Hardcastle, Tim, Dr <tch at sun.ac.za> tch at sun.ac.za
Tue Aug 21 06:19:31 BST 2007


Abdullah

Always close the pericardium over one of the two mediastinal drains OR leave it partially open. There is ALWAYS a small risk of a delayed pericardial effusion, which should be drainable if the above is followed.
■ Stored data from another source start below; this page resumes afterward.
$ cat src/rtl/cla_pipe_adder_pkg.sv
// Shared types and lookahead equations for the pipelined 16-bit CLA add/subtract unit.
package cla_pkg;

    localparam int WIDTH   = 16;
    localparam int GROUP   = 4;
    localparam int NGROUPS = WIDTH / GROUP;

    typedef logic [WIDTH-1:0] word_t;

    typedef struct packed {
        word_t g;
        word_t p;
        logic  c0;
    } gp_t;

    typedef struct packed {
        word_t sum;
        logic  cout;
        logic  ovf;
        logic  zero;
    } result_t;

    // Flattened 4-bit lookahead: carries out of bits 0..3 given a carry-in.
    function automatic logic [3:0] lookaheadCarries(input logic [3:0] g, input logic [3:0] p,
                                                    input logic c);
        logic [3:0] carry;
        carry[0] = g[0] | (p[0] & c);
        carry[1] = g[1] | (p[1] & g[0]) | (p[1] & p[0] & c);
        carry[2] = g[2] | (p[2] & g[1]) | (p[2] & p[1] & g[0]) | (p[2] & p[1] & p[0] & c);
        carry[3] = g[3] | (p[3] & g[2]) | (p[3] & p[2] & g[1]) | (p[3] & p[2] & p[1] & g[0])
                 | (p[3] & p[2] & p[1] & p[0] & c);
        return carry;
    endfunction

    // Group generate/propagate, returned as {G, P}.
    function automatic logic [1:0] groupGenProp(input logic [3:0] g, input logic [3:0] p);
        logic gg;
        logic pg;
        gg = g[3] | (p[3] & g[2]) | (p[3] & p[2] & g[1]) | (p[3] & p[2] & p[1] & g[0]);
        pg = &p;
        return {gg, pg};
    endfunction

endpackage
===== config.mk =====
export PLATFORM = sky130hd
export DESIGN_NAME = spec_ghr_ckpt
export DESIGN_NICKNAME = d
export VERILOG_FILES = /design/src/rtl/spec_ghr_ckpt.sv
export SDC_FILE = /design/constraint.sdc
export NUM_CORES = 1
export LEC_CHECK = 0
export BUFFER_PORTS_ARGS = -buffer_cell sky130_fd_sc_hd__buf_2
export CAP_MARGIN = 20
export CORE_MARGIN = 2
export CORE_UTILIZATION = 51
export CTS_BUF_LIST = sky130_fd_sc_hd__clkbuf_2 sky130_fd_sc_hd__clkbuf_4 sky130_fd_sc_hd__clkbuf_8
export CTS_CLUSTER_SIZE = 40
export DETAILED_ROUTE_END_ITERATION = 12
export PLACE_DENSITY = 0.78
export SLEW_MARGIN = 20
export SYNTH_ARGS = -nofsm -noshare
export SYNTH_HDL_FRONTEND = slang
export SYNTH_SLANG_ARGS = --single-unit

===== constraint.sdc =====
create_clock -name clk -period 8.3 [get_ports clk]
set_input_delay 1.245 -clock clk [delete_from_list [all_inputs] [get_ports clk]]
set_output_delay 1.245 -clock clk [all_outputs]
set_load 0.05 [all_outputs]

===== src/rtl/spec_ghr_ckpt.sv =====
// Speculative global history register with per-branch checkpoints.
// One-cycle restore on mispredict or flush; gshare index generation.
module spec_ghr_ckpt #(
    parameter int GHR_WIDTH  = 8,
    parameter int CKPT_DEPTH = 8,
    parameter int IDX_W      = 8,
    localparam int TAG_W     = $clog2(CKPT_DEPTH)
) (
    input  logic                 clk,
    input  logic                 rst,
    input  logic                 if_valid,
    input  logic                 if_taken,
    input  logic [31:0]          if_pc,
    output logic                 if_ready,
    output logic [TAG_W-1:0]     if_tag,
    output logic [IDX_W-1:0]     pht_idx,
    input  logic                 ex_valid,
    input  logic [TAG_W-1:0]     ex_tag,
    input  logic                 ex_taken,
    input  logic                 ex_mispredict,
    input  logic                 flush,
    output logic [GHR_WIDTH-1:0] spec_ghr,
    output logic [GHR_WIDTH-1:0] arch_ghr,
    output logic [TAG_W:0]       ckpt_cnt,
    output logic                 tag_err
);

    localparam int NSL = (GHR_WIDTH + IDX_W - 1) / IDX_W;
    localparam logic [TAG_W:0]   L_FULL = (TAG_W + 1)'(CKPT_DEPTH);
    localparam logic [TAG_W:0]   L_CONE = (TAG_W + 1)'(1);
    localparam logic [TAG_W-1:0] L_ONE  = TAG_W'(1);

    logic [GHR_WIDTH-1:0] r_spec;
    logic [GHR_WIDTH-1:0] r_arch;
    logic [TAG_W-1:0]     r_head;
    logic [TAG_W-1:0]     r_tail;
    logic [TAG_W:0]       r_cnt;
    logic                 r_tag_err;
    logic [GHR_WIDTH-1:0] r_ckpt [CKPT_DEPTH];

    logic                 w_empty;
    logic                 w_resolve;
    logic                 w_mis;
    logic                 w_ok;
    logic                 w_push;
    logic                 w_terr_set;
    logic [TAG_W:0]       w_cnt_nxt;
    logic [GHR_WIDTH-1:0] w_head_ckpt;
    logic [NSL*IDX_W-1:0] w_pad;
    logic [IDX_W-1:0]     w_fold;

    assign w_empty     = (r_cnt == '0);
    assign w_resolve   = ex_valid && !flush && !w_empty;
    assign w_mis       = w_resolve && ex_mispredict;
    assign w_ok        = w_resolve && !ex_mispredict;
    assign w_head_ckpt = r_ckpt[r_head];

    // A full buffer still accepts a push when the head retires the same cycle.
    assign w_push = if_valid && (if_ready || w_ok) && !flush && !w_mis;

    assign w_terr_set = ex_valid && !flush && (w_empty || ex_tag != r_head);

    always_comb begin
        w_cnt_nxt = r_cnt;
        if (w_push && !w_ok) begin
            w_cnt_nxt = r_cnt + L_CONE;
        end else if (!w_push && w_ok) begin
            w_cnt_nxt = r_cnt - L_CONE;
        end
    end

    always_ff @(posedge clk) begin
        if (rst) begin
            r_spec    <= '0;
            r_arch    <= '0;
            r_head    <= '0;
            r_tail    <= '0;
            r_cnt     <= '0;
            r_tag_err <= 1'b0;
        end else begin
            if (w_terr_set) begin
                r_tag_err <= 1'b1;
            end
            if (flush) begin
                r_spec <= r_arch;
                r_head <= '0;
                r_tail <= '0;
                r_cnt  <= '0;
            end else if (w_mis) begin
                // Everything younger than head is wrong-path: drop it all.
                r_spec <= {w_head_ckpt[GHR_WIDTH-2:0], ex_taken};
                r_arch <= {r_arch[GHR_WIDTH-2:0], ex_taken};
                r_head <= r_head + L_ONE;
                r_tail <= r_head + L_ONE;
                r_cnt  <= '0;
            end else begin
                if (w_push) begin
                    r_spec <= {r_spec[GHR_WIDTH-2:0], if_taken};
                    r_tail <= r_tail + L_ONE;
                end
                if (w_ok) begin
                    r_arch <= {r_arch[GHR_WIDTH-2:0], ex_taken};
                    r_head <= r_head + L_ONE;
                end
                r_cnt <= w_cnt_nxt;
            end
        end
    end

    always_ff @(posedge clk) begin
        if (w_push) begin
            r_ckpt[r_tail] <= r_spec;
        end
    end

    always_comb begin
        w_pad = '0;
        w_pad[GHR_WIDTH-1:0] = r_spec;
        w_fold = '0;
        for (int i = 0; i < NSL; i++) begin
            w_fold = w_fold ^ w_pad[i*IDX_W +: IDX_W];
        end
    end

    assign pht_idx  = if_pc[IDX_W+1:2] ^ w_fold;
    assign if_ready = (r_cnt != L_FULL);
    assign if_tag   = r_tail;
    assign spec_ghr = r_spec;
    assign arch_ghr = r_arch;
    assign ckpt_cnt = r_cnt;
    assign tag_err  = r_tag_err;

endmodule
Mostly these are serous effusions, if the heart was correctly repaired initially.

Tim
Dr T C Hardcastle
M.B.,Ch.B.(Stell); M.Med(Chir); FCS(SA)
Senior Surgeon / Senior Lecturer: Surgery (Trauma and ICU)
ATLS  instructor and DSTC Cape Town Course Director
Intern program Coordinator: Surgery
M.Med (Emergency Medicine) Executive Committee member
Clinical Head (Director): Diana Princess of Wales Trauma Unit
Division of Surgery (General) Room 4064
Department of Surgical Sciences
Tygerberg Hospital / University of Stellenbosch
PO Box 19063
Tygerberg 7505
Western Cape
South Africa
e-mail: tch at sun.ac.za
Cell: +27824681615
Office: +27219389281 or 4911 pager 0302



-----Original Message-----
From: trauma-list-bounces at trauma.org
[mailto:trauma-list-bounces at trauma.org]On Behalf Of Abdullah Harthy
Sent: Tuesday, August 21, 2007 2:54 AM
To: trauma-list at trauma.org
Subject: Closure of pericardium?


I'd like to ask the group, if they usually close the
pericardium after a repair of a cardiac injury? And if
any, have noted an increase in acute or delayed
temponade if the pericardium was closed?